(Beginning of Supplied data)
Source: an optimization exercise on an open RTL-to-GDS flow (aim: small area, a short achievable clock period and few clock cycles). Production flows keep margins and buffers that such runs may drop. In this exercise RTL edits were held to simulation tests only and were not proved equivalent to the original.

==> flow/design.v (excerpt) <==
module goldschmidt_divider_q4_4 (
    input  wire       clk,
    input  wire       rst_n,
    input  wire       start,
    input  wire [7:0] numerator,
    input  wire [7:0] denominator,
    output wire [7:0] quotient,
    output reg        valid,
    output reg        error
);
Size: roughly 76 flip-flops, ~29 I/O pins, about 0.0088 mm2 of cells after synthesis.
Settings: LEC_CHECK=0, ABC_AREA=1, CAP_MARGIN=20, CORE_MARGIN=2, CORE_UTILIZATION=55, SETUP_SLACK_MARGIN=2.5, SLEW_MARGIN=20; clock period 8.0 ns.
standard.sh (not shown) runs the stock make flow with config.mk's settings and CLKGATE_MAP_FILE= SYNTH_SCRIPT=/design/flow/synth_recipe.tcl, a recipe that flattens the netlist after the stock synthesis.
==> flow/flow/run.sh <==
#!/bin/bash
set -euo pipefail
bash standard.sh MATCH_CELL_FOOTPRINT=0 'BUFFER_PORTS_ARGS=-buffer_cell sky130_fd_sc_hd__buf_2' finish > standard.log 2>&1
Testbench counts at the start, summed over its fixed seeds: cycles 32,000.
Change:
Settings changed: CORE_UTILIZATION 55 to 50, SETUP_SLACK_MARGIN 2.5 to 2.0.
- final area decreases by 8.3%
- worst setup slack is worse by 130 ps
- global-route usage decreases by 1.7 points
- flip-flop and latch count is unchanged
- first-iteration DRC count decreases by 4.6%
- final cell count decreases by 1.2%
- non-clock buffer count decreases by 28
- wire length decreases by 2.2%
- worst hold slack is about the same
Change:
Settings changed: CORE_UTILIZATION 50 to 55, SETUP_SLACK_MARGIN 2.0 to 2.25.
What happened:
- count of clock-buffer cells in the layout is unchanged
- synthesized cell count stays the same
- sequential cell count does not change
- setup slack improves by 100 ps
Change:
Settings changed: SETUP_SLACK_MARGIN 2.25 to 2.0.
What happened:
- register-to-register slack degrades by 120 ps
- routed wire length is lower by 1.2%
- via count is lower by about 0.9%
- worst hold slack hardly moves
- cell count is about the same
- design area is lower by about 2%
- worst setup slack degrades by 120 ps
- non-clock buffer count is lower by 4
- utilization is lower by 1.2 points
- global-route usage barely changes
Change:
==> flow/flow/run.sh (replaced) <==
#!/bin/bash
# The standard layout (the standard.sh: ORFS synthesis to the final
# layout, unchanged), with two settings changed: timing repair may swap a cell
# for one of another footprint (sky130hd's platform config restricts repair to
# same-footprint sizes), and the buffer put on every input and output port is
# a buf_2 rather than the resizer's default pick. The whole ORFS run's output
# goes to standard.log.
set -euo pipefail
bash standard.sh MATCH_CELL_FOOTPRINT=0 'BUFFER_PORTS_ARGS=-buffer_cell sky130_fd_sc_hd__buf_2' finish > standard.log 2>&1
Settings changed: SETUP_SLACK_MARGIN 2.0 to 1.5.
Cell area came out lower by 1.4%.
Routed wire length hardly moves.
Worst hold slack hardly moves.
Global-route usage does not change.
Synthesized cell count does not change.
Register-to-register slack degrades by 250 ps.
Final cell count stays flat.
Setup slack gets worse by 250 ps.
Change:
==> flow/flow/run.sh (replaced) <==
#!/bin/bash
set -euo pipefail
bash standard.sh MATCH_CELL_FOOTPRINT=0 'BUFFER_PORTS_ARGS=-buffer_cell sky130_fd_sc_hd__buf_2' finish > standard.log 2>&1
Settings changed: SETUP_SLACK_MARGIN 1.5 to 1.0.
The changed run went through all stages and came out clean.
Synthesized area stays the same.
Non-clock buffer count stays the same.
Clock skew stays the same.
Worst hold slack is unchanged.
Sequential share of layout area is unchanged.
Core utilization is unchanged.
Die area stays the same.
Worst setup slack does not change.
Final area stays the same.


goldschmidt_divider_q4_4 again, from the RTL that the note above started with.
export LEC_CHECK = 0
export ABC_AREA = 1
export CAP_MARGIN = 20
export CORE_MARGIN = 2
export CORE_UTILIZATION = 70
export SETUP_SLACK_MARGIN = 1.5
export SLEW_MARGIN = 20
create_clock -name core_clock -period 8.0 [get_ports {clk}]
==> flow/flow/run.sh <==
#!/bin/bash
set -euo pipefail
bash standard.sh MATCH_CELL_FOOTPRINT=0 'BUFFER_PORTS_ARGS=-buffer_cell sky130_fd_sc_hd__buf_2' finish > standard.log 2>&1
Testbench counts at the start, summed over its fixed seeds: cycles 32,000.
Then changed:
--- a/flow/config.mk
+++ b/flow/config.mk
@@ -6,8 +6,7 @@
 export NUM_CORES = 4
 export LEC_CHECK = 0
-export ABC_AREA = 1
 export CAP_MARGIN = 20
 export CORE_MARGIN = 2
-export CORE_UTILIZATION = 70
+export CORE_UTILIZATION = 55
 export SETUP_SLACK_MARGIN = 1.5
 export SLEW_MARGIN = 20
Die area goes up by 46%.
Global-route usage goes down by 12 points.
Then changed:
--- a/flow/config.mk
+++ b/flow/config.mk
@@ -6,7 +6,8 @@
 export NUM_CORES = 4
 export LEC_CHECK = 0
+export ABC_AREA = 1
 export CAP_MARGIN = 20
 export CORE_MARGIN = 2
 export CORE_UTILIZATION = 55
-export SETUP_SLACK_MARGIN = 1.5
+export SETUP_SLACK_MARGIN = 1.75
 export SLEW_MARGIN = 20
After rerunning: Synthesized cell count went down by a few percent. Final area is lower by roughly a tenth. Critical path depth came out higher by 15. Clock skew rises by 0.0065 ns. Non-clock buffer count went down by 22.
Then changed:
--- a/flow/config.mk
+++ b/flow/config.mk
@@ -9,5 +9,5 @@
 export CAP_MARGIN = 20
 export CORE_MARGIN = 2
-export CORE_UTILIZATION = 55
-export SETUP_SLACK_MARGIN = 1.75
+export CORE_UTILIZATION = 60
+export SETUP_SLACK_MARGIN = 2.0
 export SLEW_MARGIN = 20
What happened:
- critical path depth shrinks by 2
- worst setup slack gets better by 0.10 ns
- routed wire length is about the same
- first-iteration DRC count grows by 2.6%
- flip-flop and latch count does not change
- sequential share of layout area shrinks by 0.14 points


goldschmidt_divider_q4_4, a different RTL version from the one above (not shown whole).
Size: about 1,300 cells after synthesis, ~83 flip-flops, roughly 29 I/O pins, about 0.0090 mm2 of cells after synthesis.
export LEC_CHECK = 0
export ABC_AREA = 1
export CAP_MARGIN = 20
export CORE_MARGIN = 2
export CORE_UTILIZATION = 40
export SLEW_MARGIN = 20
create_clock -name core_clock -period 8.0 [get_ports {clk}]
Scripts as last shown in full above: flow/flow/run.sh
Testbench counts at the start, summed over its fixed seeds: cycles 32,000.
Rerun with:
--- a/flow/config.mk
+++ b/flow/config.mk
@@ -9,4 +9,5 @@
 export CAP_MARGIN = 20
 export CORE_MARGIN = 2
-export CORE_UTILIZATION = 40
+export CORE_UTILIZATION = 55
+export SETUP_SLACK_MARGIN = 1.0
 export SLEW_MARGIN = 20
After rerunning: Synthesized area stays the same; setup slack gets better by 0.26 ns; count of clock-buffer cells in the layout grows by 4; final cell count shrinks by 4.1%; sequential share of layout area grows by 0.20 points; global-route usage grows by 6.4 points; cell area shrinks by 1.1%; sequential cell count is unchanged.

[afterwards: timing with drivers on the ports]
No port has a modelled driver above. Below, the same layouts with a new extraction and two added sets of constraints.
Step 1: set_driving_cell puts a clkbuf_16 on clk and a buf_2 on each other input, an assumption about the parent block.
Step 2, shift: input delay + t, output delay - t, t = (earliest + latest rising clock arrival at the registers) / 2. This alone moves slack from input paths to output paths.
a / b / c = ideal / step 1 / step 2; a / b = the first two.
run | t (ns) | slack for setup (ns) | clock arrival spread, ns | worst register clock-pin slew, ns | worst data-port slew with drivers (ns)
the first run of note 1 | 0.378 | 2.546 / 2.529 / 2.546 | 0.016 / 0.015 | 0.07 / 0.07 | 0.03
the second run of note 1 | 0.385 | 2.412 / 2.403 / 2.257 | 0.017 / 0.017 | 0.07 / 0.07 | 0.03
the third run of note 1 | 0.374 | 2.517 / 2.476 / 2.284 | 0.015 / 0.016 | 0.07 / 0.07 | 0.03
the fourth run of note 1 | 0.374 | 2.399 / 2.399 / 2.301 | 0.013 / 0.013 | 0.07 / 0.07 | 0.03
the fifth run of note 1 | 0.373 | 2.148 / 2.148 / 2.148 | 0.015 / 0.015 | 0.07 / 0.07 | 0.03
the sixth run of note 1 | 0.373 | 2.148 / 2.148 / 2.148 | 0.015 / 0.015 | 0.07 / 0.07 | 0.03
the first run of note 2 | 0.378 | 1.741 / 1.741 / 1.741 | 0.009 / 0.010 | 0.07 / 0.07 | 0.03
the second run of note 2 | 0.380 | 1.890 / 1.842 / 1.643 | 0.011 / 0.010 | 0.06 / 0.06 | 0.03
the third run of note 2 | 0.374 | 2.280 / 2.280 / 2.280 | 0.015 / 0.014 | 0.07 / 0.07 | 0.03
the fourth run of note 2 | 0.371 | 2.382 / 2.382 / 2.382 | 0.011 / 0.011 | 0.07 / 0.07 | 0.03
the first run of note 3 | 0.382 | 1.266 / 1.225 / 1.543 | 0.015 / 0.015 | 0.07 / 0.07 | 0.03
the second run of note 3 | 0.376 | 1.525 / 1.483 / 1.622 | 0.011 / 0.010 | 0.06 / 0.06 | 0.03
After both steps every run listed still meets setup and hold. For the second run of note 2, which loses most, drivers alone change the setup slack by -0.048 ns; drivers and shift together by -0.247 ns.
(End of Supplied data)
(Beginning of Supplied data)
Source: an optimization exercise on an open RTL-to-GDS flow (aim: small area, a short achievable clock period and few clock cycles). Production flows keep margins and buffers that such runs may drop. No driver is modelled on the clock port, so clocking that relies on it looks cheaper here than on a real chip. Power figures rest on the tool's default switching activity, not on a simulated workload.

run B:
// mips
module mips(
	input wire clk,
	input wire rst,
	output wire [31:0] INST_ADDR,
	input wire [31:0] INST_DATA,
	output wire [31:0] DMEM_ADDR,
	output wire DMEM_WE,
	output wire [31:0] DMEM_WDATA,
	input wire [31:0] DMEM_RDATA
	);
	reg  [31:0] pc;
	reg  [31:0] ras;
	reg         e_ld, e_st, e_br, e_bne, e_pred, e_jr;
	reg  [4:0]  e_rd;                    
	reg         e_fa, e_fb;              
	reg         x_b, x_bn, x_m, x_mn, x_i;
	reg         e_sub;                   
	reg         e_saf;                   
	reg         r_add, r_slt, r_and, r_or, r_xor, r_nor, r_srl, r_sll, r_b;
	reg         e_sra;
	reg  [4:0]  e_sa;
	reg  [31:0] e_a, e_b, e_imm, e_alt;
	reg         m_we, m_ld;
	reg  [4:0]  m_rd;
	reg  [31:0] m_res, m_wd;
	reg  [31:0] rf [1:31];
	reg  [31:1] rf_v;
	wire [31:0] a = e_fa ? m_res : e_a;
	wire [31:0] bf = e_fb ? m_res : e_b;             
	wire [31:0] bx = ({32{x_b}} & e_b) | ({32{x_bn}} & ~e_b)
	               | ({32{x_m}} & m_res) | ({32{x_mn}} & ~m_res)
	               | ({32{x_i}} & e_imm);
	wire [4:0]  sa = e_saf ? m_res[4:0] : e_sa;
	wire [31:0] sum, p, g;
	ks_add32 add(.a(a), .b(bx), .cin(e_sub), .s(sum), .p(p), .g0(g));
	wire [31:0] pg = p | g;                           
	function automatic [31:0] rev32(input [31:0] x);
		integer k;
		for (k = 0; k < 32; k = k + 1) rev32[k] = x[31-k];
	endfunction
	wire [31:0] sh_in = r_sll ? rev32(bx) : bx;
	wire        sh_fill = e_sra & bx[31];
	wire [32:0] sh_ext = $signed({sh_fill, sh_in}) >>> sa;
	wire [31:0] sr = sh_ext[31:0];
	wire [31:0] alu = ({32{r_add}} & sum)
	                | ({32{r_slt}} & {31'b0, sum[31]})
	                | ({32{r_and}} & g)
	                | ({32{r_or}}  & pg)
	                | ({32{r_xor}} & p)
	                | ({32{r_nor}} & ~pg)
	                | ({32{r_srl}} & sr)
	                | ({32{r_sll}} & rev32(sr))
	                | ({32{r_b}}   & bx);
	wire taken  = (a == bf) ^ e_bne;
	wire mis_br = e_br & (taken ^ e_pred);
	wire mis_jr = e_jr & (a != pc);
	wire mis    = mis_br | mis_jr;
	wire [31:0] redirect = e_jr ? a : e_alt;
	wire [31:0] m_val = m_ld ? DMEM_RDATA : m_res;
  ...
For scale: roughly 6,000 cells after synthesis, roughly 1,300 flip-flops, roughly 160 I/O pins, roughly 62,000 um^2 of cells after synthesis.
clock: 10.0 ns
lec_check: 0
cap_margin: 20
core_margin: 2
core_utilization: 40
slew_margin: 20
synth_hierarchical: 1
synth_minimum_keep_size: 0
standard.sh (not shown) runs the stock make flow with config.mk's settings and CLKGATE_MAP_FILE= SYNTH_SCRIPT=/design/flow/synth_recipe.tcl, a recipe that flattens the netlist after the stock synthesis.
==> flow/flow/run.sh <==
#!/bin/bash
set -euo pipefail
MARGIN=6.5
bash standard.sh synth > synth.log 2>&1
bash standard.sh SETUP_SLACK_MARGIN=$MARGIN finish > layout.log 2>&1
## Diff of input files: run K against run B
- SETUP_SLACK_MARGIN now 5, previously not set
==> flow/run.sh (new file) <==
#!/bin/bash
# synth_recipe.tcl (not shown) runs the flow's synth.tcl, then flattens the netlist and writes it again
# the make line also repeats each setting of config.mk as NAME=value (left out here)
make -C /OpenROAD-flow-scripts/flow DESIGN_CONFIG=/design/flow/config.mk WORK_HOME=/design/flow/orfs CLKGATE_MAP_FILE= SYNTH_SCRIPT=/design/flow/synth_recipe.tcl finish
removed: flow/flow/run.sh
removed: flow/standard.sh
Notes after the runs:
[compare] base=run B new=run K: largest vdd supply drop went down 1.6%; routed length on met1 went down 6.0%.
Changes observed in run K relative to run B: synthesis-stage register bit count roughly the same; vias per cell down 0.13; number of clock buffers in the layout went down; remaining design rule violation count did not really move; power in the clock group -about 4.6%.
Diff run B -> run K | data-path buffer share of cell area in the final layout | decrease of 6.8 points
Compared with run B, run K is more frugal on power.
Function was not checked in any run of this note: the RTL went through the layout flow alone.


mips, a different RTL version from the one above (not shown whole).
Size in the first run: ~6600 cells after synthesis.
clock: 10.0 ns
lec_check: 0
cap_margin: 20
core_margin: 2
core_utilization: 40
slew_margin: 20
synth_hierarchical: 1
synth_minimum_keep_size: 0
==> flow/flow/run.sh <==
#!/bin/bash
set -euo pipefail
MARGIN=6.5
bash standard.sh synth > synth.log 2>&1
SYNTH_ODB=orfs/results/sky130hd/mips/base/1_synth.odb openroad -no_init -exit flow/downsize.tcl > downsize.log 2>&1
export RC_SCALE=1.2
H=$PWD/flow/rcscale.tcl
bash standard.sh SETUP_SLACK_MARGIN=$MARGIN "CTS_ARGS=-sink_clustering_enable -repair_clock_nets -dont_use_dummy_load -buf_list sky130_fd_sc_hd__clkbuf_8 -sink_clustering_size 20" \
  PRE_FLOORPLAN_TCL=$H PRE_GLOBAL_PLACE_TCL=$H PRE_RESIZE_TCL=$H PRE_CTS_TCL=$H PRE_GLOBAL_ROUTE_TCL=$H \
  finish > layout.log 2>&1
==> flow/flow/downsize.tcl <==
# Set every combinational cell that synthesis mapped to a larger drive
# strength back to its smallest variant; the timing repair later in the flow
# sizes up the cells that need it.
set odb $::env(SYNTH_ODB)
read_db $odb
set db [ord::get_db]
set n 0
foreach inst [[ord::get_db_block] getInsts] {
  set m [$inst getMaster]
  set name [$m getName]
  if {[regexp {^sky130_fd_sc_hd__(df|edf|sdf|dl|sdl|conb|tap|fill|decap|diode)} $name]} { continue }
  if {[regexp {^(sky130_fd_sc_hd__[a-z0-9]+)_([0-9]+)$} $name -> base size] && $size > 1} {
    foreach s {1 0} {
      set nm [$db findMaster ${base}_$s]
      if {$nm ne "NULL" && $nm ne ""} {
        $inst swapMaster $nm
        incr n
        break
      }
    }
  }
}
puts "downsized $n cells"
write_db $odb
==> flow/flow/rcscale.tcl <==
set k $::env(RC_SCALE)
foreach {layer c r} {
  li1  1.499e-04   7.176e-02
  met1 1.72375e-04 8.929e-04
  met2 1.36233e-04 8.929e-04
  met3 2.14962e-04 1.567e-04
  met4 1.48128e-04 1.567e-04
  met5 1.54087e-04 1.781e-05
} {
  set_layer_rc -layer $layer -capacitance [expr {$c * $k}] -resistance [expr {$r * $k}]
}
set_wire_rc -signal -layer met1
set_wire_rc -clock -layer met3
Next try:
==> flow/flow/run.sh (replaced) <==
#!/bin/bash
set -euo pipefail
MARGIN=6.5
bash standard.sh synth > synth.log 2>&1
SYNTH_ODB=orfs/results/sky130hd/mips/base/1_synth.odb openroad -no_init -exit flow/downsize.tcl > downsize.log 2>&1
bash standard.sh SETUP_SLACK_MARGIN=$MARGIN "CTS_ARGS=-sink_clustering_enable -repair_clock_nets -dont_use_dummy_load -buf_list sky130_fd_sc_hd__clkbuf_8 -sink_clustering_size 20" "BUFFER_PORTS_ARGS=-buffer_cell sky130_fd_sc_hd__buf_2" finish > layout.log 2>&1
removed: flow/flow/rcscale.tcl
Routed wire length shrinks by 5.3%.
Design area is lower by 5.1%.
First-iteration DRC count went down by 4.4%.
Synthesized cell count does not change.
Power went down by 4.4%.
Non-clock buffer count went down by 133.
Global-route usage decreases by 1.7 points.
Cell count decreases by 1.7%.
(End of Supplied data)
Exercise requirements:
Copy each line above where the string "mips" occurs.

Your solution:
// mips
module mips(
mips, a different RTL version from the one above (not shown whole).
SYNTH_ODB=orfs/results/sky130hd/mips/base/1_synth.odb openroad -no_init -exit flow/downsize.tcl > downsize.log 2>&1
SYNTH_ODB=orfs/results/sky130hd/mips/base/1_synth.odb openroad -no_init -exit flow/downsize.tcl > downsize.log 2>&1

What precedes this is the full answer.